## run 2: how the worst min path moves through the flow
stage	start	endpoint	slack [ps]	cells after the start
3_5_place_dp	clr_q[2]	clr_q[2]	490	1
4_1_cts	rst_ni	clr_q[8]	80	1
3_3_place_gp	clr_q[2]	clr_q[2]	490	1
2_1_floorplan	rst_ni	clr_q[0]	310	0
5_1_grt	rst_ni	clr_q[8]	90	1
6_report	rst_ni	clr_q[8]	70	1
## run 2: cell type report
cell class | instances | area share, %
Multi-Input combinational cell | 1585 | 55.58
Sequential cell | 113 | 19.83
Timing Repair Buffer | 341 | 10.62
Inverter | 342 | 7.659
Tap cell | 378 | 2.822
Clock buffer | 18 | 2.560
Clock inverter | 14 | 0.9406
===== config.mk =====
export PLATFORM = sky130hd
export DESIGN_NAME = bpp_cell
export DESIGN_NICKNAME = d
export VERILOG_FILES = /design/src/rtl/bpp_pkg.sv /design/src/rtl/bpp_cell.sv
export SDC_FILE = /design/constraint.sdc
export NUM_CORES = 1
export LEC_CHECK = 0
export ABC_AREA = 0
export BUFFER_PORTS_ARGS = -buffer_cell sky130_fd_sc_hd__buf_2
export CAP_MARGIN = 0
export CELL_PAD_IN_SITES_DETAIL_PLACEMENT = 1
export CELL_PAD_IN_SITES_GLOBAL_PLACEMENT = 1
export CORE_AREA = 2 2 444 446
export DETAILED_ROUTE_END_ITERATION = 8
export DIE_AREA = 0 0 446 448
export PLACE_DENSITY = 0.43
export SLEW_MARGIN = 30
export SYNTH_ARGS = -nofsm -noshare
export SYNTH_HDL_FRONTEND = slang
export SYNTH_SLANG_ARGS = --single-unit

===== constraint.sdc =====
create_clock -name i_clk -period 18.2 [get_ports i_clk]
set_clock_uncertainty 0.05 [all_clocks]
set_input_delay 0.91 -clock i_clk [delete_from_list [all_inputs] [get_ports i_clk]]
set_output_delay 0.91 -clock i_clk [all_outputs]
set_load 0.1 [all_outputs]

===== src/rtl/bpp_pkg.sv =====
// ----------------------------------------------------------------------------
// Bucketed priority pool package
// Sizes, request and status codes, and the records passed between the cells.
// ----------------------------------------------------------------------------
`default_nettype none

package bpp_pkg;

    localparam int CAPACITY = 64;
    localparam int BUCKETS  = 64;
    localparam int KEY_BITS = 64;

    localparam int IDX_W  = (CAPACITY > 1) ? $clog2(CAPACITY) : 1;
    localparam int CNT_W  = $clog2(CAPACITY + 1);
    localparam int BKT_W  = 6;
    localparam int PRI_W  = 64;
    localparam int AGE_W  = 32;
    localparam int FILL_W = 7;
    localparam int CFG_W  = 7;
    localparam int KEY_W  = 64;
    localparam int CMP_W  = ((CNT_W > CFG_W) ? CNT_W : CFG_W) + 1;

    localparam logic [2:0] REQ_PUSH     = 3'd0;
    localparam logic [2:0] REQ_POP      = 3'd1;
    localparam logic [2:0] REQ_TOP      = 3'd2;
    localparam logic [2:0] REQ_ERASE    = 3'd3;
    localparam logic [2:0] REQ_CONTAINS = 3'd4;
    localparam logic [2:0] REQ_CLEAR    = 3'd5;

    localparam logic [2:0] ST_OK      = 3'd0;
    localparam logic [2:0] ST_DUP     = 3'd1;
    localparam logic [2:0] ST_EVICTED = 3'd2;
    localparam logic [2:0] ST_MISSING = 3'd3;
    localparam logic [2:0] ST_FULL    = 3'd4;

    localparam logic CFG_POOL_LIMIT = 1'b0;
    localparam logic CFG_RESERVED   = 1'b1;

    // Request as seen by every cell during a sweep.
    typedef struct packed {
        logic [KEY_BITS-1:0] key;
        logic [BKT_W-1:0]    bkt;
        logic [AGE_W-1:0]    ctr;
    } t_req;

    // Update broadcast to the cells when a request completes.
    typedef struct packed {
        logic                wr;
        logic [IDX_W-1:0]    wr_idx;
        logic [KEY_BITS-1:0] key;
        logic [BKT_W-1:0]    bkt;
        logic [PRI_W-1:0]    pri;
        logic [AGE_W-1:0]    age;
        logic                clr;
        logic [IDX_W-1:0]    clr_idx;
        logic                clr_all;
    } t_cmd;

    // Partial search result handed from one cell to the next.
    typedef struct packed {
        logic                found;
        logic [IDX_W-1:0]    f_idx;
        logic [BKT_W-1:0]    f_bkt;
        logic [PRI_W-1:0]    f_pri;
        logic                free;
        logic [IDX_W-1:0]    fr_idx;
        logic [CNT_W-1:0]    tot;
        logic [CNT_W-1:0]    bcnt;
        logic                bv;
        logic [IDX_W-1:0]    b_idx;
        logic [KEY_BITS-1:0] b_key;
        logic [PRI_W-1:0]    b_pri;
        logic [AGE_W-1:0]    b_dist;
        logic                wv;
        logic [IDX_W-1:0]    w_idx;
        logic [KEY_BITS-1:0] w_key;
        logic [PRI_W-1:0]    w_pri;
        logic [AGE_W-1:0]    w_dist;
    } t_wave;

    function automatic logic [BKT_W-1:0] bucket_of(input logic [BKT_W-1:0] raw);
        return BKT_W'(raw % BUCKETS);
    endfunction

endpackage

`default_nettype wire


===== src/rtl/bpp_cell.sv =====
// ----------------------------------------------------------------------------
// Bucketed priority pool cell
// Holds one slot and folds it into the search record passed down the chain.
// ----------------------------------------------------------------------------
`default_nettype none

module bpp_cell (
    input  wire logic                     i_clk,
    input  wire logic                     i_rst_n,
    input  wire logic [bpp_pkg::IDX_W-1:0] i_idx,
    input  wire bpp_pkg::t_req            i_req,
    input  wire bpp_pkg::t_cmd            i_cmd,
    input  wire bpp_pkg::t_wave           i_wave,
    output bpp_pkg::t_wave                o_wave
);
    import bpp_pkg::*;

    logic                r_valid;
    logic [KEY_BITS-1:0] r_key;
    logic [BKT_W-1:0]    r_bkt;
    logic [PRI_W-1:0]    r_pri;
    logic [AGE_W-1:0]    r_age;
    t_wave               r_wave;
    t_wave               n_wave;
    logic                hit;
    logic                inb;
    logic [AGE_W-1:0]    age_dist;

    always_comb begin
        hit      = r_valid && (r_key == i_req.key);
        inb      = r_valid && (r_bkt == i_req.bkt);
        age_dist = i_req.ctr - r_age;
        n_wave   = i_wave;
        if (hit && !i_wave.found) begin
            n_wave.found = 1'b1;
            n_wave.f_idx = i_idx;
            n_wave.f_bkt = r_bkt;
            n_wave.f_pri = r_pri;
        end
        if (!r_valid && !i_wave.free) begin
            n_wave.free   = 1'b1;
            n_wave.fr_idx = i_idx;
        end
        if (r_valid) begin
            n_wave.tot = i_wave.tot + CNT_W'(1);
        end
        if (inb) begin
            n_wave.bcnt = i_wave.bcnt + CNT_W'(1);
        end
        // Best: lowest priority, the oldest among equals.
        if (inb && (!i_wave.bv || (r_pri < i_wave.b_pri) ||
                    ((r_pri == i_wave.b_pri) && (age_dist > i_wave.b_dist)))) begin
            n_wave.bv     = 1'b1;
            n_wave.b_idx  = i_idx;
            n_wave.b_key  = r_key;
            n_wave.b_pri  = r_pri;
            n_wave.b_dist = age_dist;
        end
        // Worst: highest priority, the newest among equals.
        if (inb && (!i_wave.wv || (r_pri > i_wave.w_pri) ||
                    ((r_pri == i_wave.w_pri) && (age_dist < i_wave.w_dist)))) begin
            n_wave.wv     = 1'b1;
            n_wave.w_idx  = i_idx;
            n_wave.w_key  = r_key;
            n_wave.w_pri  = r_pri;
            n_wave.w_dist = age_dist;
        end
    end

    always_ff @(posedge i_clk) begin
        if (!i_rst_n) begin
            r_valid <= 1'b0;
        end else if (i_cmd.clr_all) begin
            r_valid <= 1'b0;
        end else if (i_cmd.wr && (i_cmd.wr_idx == i_idx)) begin
            r_valid <= 1'b1;
        end else if (i_cmd.clr && (i_cmd.clr_idx == i_idx)) begin
            r_valid <= 1'b0;
        end
    end

    always_ff @(posedge i_clk) begin
        r_wave <= n_wave;
        if (i_cmd.wr && (i_cmd.wr_idx == i_idx)) begin
            r_key <= i_cmd.key;
            r_bkt <= i_cmd.bkt;
            r_pri <= i_cmd.pri;
            r_age <= i_cmd.age;
        end
    end

    assign o_wave = r_wave;

endmodule

`default_nettype wire


==> results.sh <==
export IMPL_status="completed"
export IMPL_synth_nets=3130
export IMPL_slew_violations=0
export IMPL_report_final_setup_viol=0
export IMPL_htree_levels=3
export IMPL_buffer_ports_inserted=1154
export IMPL_power_density_mw_per_mm2=104
export IMPL_fin_crit_sh_pct=37.9
export IMPL_count_of_cells_resized_by_post_cts_repair=0
export IMPL_cts_buffers=82
export IMPL_worst_r2r_path_depth=20
export IMPL_utilization_pct=19.6
export IMPL_syn_instance_count=2182
export IMPL_worst_min_delay_path_class="input port to register"
export IMPL_die_width_um=446
export IMPL_synth_cell_area_mm2=0.0264
export IMPL_die_area_mm2=0.200
export IMPL_netlist_top_cells_area="sky130_fd_sc_hd__dfxtp_1 33%, sky130_fd_sc_hd__edfxtp_1 19%, sky130_fd_sc_hd__ha_1 11%"
export IMPL_num_nets_final=4338
export IMPL_post_route_cell_area_mm2=0.0382
export IMPL_crit_reg2reg_capture="o_wave[178]"
export IMPL_synth_seq_area_share_pct=51.7
export IMPL_final_instance_count_excl_fill=6018
export IMPL_dpl_cell_count=5847
export IMPL_timing_hold_worst_start="i_cmd[73]"
export IMPL_netlist_top_cell_by_area="sky130_fd_sc_hd__dfxtp_1"
export IMPL_vdd_drop_max_mv=0.0641
export IMPL_clockBufferDepth=3
export IMPL_detailedPlacementHpwl_um=146000
export IMPL_timing_critical_path_slowest_stage_cell="sky130_fd_sc_hd__buf_4"
export IMPL_synthArstFlopShare_pct=0
export IMPL_num_vias=22180
export IMPL_path_cells="buf_2, inv_1, ha_1, inv_1, fa_1, a21oi_1, o211ai_1, nand4b_1, a21boi_0, a21oi_1, o21ai_0, xor2_1, ha_1, nand4_1, nor2_1, nand3_1, o311ai_0, a22oi_1, a32oi_4, buf_4, buf_4, mux2_2"
export IMPL_power_leakage_nw=17.6
export IMPL_floorplan_initialDensity_pct=13.6
export IMPL_critical_path_max_fanout=49
export IMPL_setup_tns_ns=0
export IMPL_hold_path_depth=1
export IMPL_worst_endpoint_arrival_ns=7.40
export IMPL_place_area_mm2=0.0353
export IMPL_synth_cell_types=68
export IMPL_final_critical_path_time_including_i_o_delays_and_setup_ns=6.90
export IMPL_synth_yosys_warnings=0
export IMPL_drc=0
export IMPL_grt_max_degree=58
export IMPL_final_hold_violation_count=0
export IMPL_synth_top_cell_area_share_pct=32.8
export IMPL_detail_route_wl_per_cell_um=28.3
export IMPL_grt_pass1_wl_um=218000
export IMPL_routed_via_density=3.69
export IMPL_p_total_mw=3.96
export IMPL_reg2reg_from="r_age[0]"
export IMPL_cts_repair_timing_setup_buffer_count=0
export IMPL_rows=162
export IMPL_grt_remaining_overflow=0
export IMPL_place_congestion=0.913
export IMPL_io_pin_count=1155
export IMPL_postRouteWirelength_um=170000
export IMPL_timing_max_slew_rel_slack_pct=33.9
export IMPL_first_global_vias=23533
export IMPL_die_height_um=448
export IMPL_critPathMaxStageDelay_ns=0.76
export IMPL_path_buf_inv=5
export IMPL_cts_reportedPaths_clkPinSlew_ns=0.07
export IMPL_start_kind="input port"
export IMPL_cts_hold_fix_buffers=0
export IMPL_timing_worst_setup_path_type="input port to register"
export IMPL_end_kind="register"
export IMPL_tritoncts_num_sinks=599
export IMPL_cts_root_buffer="sky130_fd_sc_hd__clkbuf_16"
export IMPL_syn_to_final_growth_pct=44.5
export IMPL_worst_slew_pin_slew_ns=0.991
export IMPL_setup_repair_after_global_routing_missed_its_margin="no"
export IMPL_first_pass_iteration_count_of_the_detailed_router=5
export IMPL_insertion_delay_ns=0.72
export IMPL_critPathTopFamily="compound AO/OA/AOI/OAI gates"
export IMPL_synth_top_flop_cell="sky130_fd_sc_hd__dfxtp_1"
export IMPL_synth_edf_count=166
export IMPL_antenna_found_initial=93
export IMPL_rrSetupSlack_ns=11.34
export IMPL_core_mm2=0.195
export IMPL_critical_path_required_ns=18.70
export IMPL_drt_iter0_markers=913
export IMPL_endpoint_of_the_worst_hold_path="r_pri[33]"
export IMPL_drv_max_cap_violation_count=0
export IMPL_fraction_of_layout_instances_using_a_drive_strength_above_1_pct=44.4
export IMPL_synthesis_area_per_instance_um2=12.1
export IMPL_track_usage_pct=16.4
export IMPL_fmax_ghz=0.145
export IMPL_tritoncts="yes"
export IMPL_synth_ff_latch_count=599
export IMPL_postRouteAntennaNets=0
==> state kept, by name, summed over array words and instances (netlist names) <==
register,flops
r_pri,64
o_wave,432
r_age,32
r_bkt,6
r_valid,1
r_key,64
==> logic make-up after synthesis <==
family,count (synthesis),synth area share (%)
adder cells (fa/ha/maj),225,10.7
buffers and inverters,318,4.97
AND/OR/NAND/NOR,256,5.09
AO/OA/AOI/OAI,274,6.79
multiplexers,416,17.7
flip-flops,599,51.7
XOR/XNOR,94,3.11
==> layout by cell type, fill, tap and decap left out, types with 18 or more instances in the layout <==
cell type	netlist	layout
sky130_fd_sc_hd__mux2_1	194	194
sky130_fd_sc_hd__a21o_1	54	54
sky130_fd_sc_hd__buf_2	7	1154
sky130_fd_sc_hd__buf_4	30	22
sky130_fd_sc_hd__nor2_1	46	46
sky130_fd_sc_hd__o21ai_0	39	38
sky130_fd_sc_hd__ha_1	224	224
sky130_fd_sc_hd__dfxtp_1	433	433
sky130_fd_sc_hd__a21oi_1	88	88
sky130_fd_sc_hd__xnor2_1	51	51
sky130_fd_sc_hd__clkbuf_16	0	85
sky130_fd_sc_hd__inv_1	265	265
sky130_fd_sc_hd__nand2_1	58	58
sky130_fd_sc_hd__mux2_2	217	217
sky130_fd_sc_hd__edfxtp_1	166	166
sky130_fd_sc_hd__nor3_1	19	18
sky130_fd_sc_hd__nand4_1	57	57
sky130_fd_sc_hd__xor2_1	43	43
==> power breakdown <==
part,internal [mW],leakage [nW],switching (mW)
Clock,0.995,1.37,0.726
Combinational,0.185,11.0,0.602
Sequential,1.43,5.15,0.0283
Total,2.61,17.6,1.36
==> worst register-to-register path: stages (launching register included) <==
cell and delay, ns:
sky130_fd_sc_hd__edfxtp_1 0.37, sky130_fd_sc_hd__ha_1 0.20, sky130_fd_sc_hd__inv_1 0.07, sky130_fd_sc_hd__fa_1 0.20, sky130_fd_sc_hd__a21oi_1 0.12, sky130_fd_sc_hd__o211ai_1 0.32, sky130_fd_sc_hd__nand4b_1 0.43, sky130_fd_sc_hd__a21boi_0 0.54
sky130_fd_sc_hd__a21oi_1 0.21, sky130_fd_sc_hd__o21ai_0 0.28, sky130_fd_sc_hd__xor2_1 0.38, sky130_fd_sc_hd__ha_1 0.20, sky130_fd_sc_hd__nand4_1 0.12, sky130_fd_sc_hd__nor2_1 0.29, sky130_fd_sc_hd__nand3_1 0.18, sky130_fd_sc_hd__o311ai_0 0.35
sky130_fd_sc_hd__a22oi_1 0.24, sky130_fd_sc_hd__a32oi_4 0.23, sky130_fd_sc_hd__buf_4 0.60, sky130_fd_sc_hd__buf_4 0.84, sky130_fd_sc_hd__mux2_2 0.54
==> layout make-up <==
cell class                      instances  area [µm²]
Sequential cell                       599       13700
Multi-Input combinational cell       1265       11500
Tap cell                             2542        3180
Antenna cell                           16        40.0
Timing Repair Buffer                 1177        5960
Clock buffer                          111        2310
Clock inverter                         43         538
Fill cell                           22512      156000
Inverter                              265         995
==> metrics by stage <==
stage	worst slack (ns)	hold WS, ns
after floorplan	0.131	0.419
after global placement	10.47	0.463
after detailed placement	10.42	0.462
after CTS	11.08	0.212
after global routing	10.78	0.248
final	11.30	0.316
==> Yosys cell counts (3+ instances only) <==
| cell type | count |
|---|---|
| sky130_fd_sc_hd__a21oi_1 | 88 |
| sky130_fd_sc_hd__a22oi_1 | 3 |
| sky130_fd_sc_hd__nand2b_1 | 6 |
| sky130_fd_sc_hd__mux2_2 | 217 |
| sky130_fd_sc_hd__nor4_1 | 15 |
| sky130_fd_sc_hd__o21ai_0 | 39 |
| sky130_fd_sc_hd__a2111oi_0 | 3 |
| sky130_fd_sc_hd__a211oi_1 | 9 |
| sky130_fd_sc_hd__buf_4 | 30 |
| sky130_fd_sc_hd__o21ai_1 | 3 |
| sky130_fd_sc_hd__nand4_1 | 57 |
| sky130_fd_sc_hd__o21a_1 | 8 |
| sky130_fd_sc_hd__a221oi_1 | 10 |
| sky130_fd_sc_hd__dfxtp_1 | 433 |
| sky130_fd_sc_hd__a21o_1 | 54 |
| sky130_fd_sc_hd__nand2_1 | 58 |
| sky130_fd_sc_hd__o22ai_1 | 10 |
| sky130_fd_sc_hd__buf_1 | 5 |
| sky130_fd_sc_hd__nor2_1 | 46 |
| sky130_fd_sc_hd__nand3_1 | 18 |
| sky130_fd_sc_hd__o2bb2ai_1 | 7 |
| sky130_fd_sc_hd__and3_1 | 4 |
| sky130_fd_sc_hd__xnor2_1 | 51 |
| sky130_fd_sc_hd__o211ai_1 | 9 |
| sky130_fd_sc_hd__inv_1 | 265 |
| sky130_fd_sc_hd__mux2i_1 | 5 |
| sky130_fd_sc_hd__mux2_1 | 194 |
| sky130_fd_sc_hd__o21bai_1 | 3 |
| sky130_fd_sc_hd__and4_1 | 5 |
| sky130_fd_sc_hd__clkbuf_1 | 11 |
| sky130_fd_sc_hd__edfxtp_1 | 166 |
| sky130_fd_sc_hd__ha_1 | 224 |
| sky130_fd_sc_hd__nor2b_1 | 14 |
| sky130_fd_sc_hd__xor2_1 | 43 |
| sky130_fd_sc_hd__nor3_1 | 19 |
| sky130_fd_sc_hd__buf_2 | 7 |
==> per-layer routing <==
layer / vias up / track usage, % / wire length [µm]
met4: 14 / 4.13 / 4360
li1: 10203 / - / -
met3: 268 / 5.74 / 13900
met5: - / 0 / 79
met1: 10851 / 18.7 / 67100
met2: 844 / 28.9 / 85000
==> worst max path at each step <==
stage / from / slack (ns) / cells after the start / end
after global placement: i_req[10] / 10.47 / 19 / o_wave[175]
final: i_req[0] / 11.30 / 22 / o_wave[178]
after global routing: r_age[0] / 10.78 / 20 / o_wave[176]
after floorplan: i_idx[3] / 0.13 / 2 / r_age[0]
after CTS: r_age[10] / 11.08 / 19 / o_wave[178]
after detailed placement: i_req[10] / 10.42 / 19 / o_wave[186]
Note: power is estimated with default switching activity, not from simulation.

:::

__TASK ITEM__. Print the records verbatim, stopping after the "Inverter | 342 | 7.659" line.

__RESULT OF THIS TASK__.
## run 2: how the worst min path moves through the flow
stage	start	endpoint	slack [ps]	cells after the start
3_5_place_dp	clr_q[2]	clr_q[2]	490	1
4_1_cts	rst_ni	clr_q[8]	80	1
3_3_place_gp	clr_q[2]	clr_q[2]	490	1
2_1_floorplan	rst_ni	clr_q[0]	310	0
5_1_grt	rst_ni	clr_q[8]	90	1
6_report	rst_ni	clr_q[8]	70	1
## run 2: cell type report
cell class | instances | area share, %
Multi-Input combinational cell | 1585 | 55.58
Sequential cell | 113 | 19.83
Timing Repair Buffer | 341 | 10.62
Inverter | 342 | 7.659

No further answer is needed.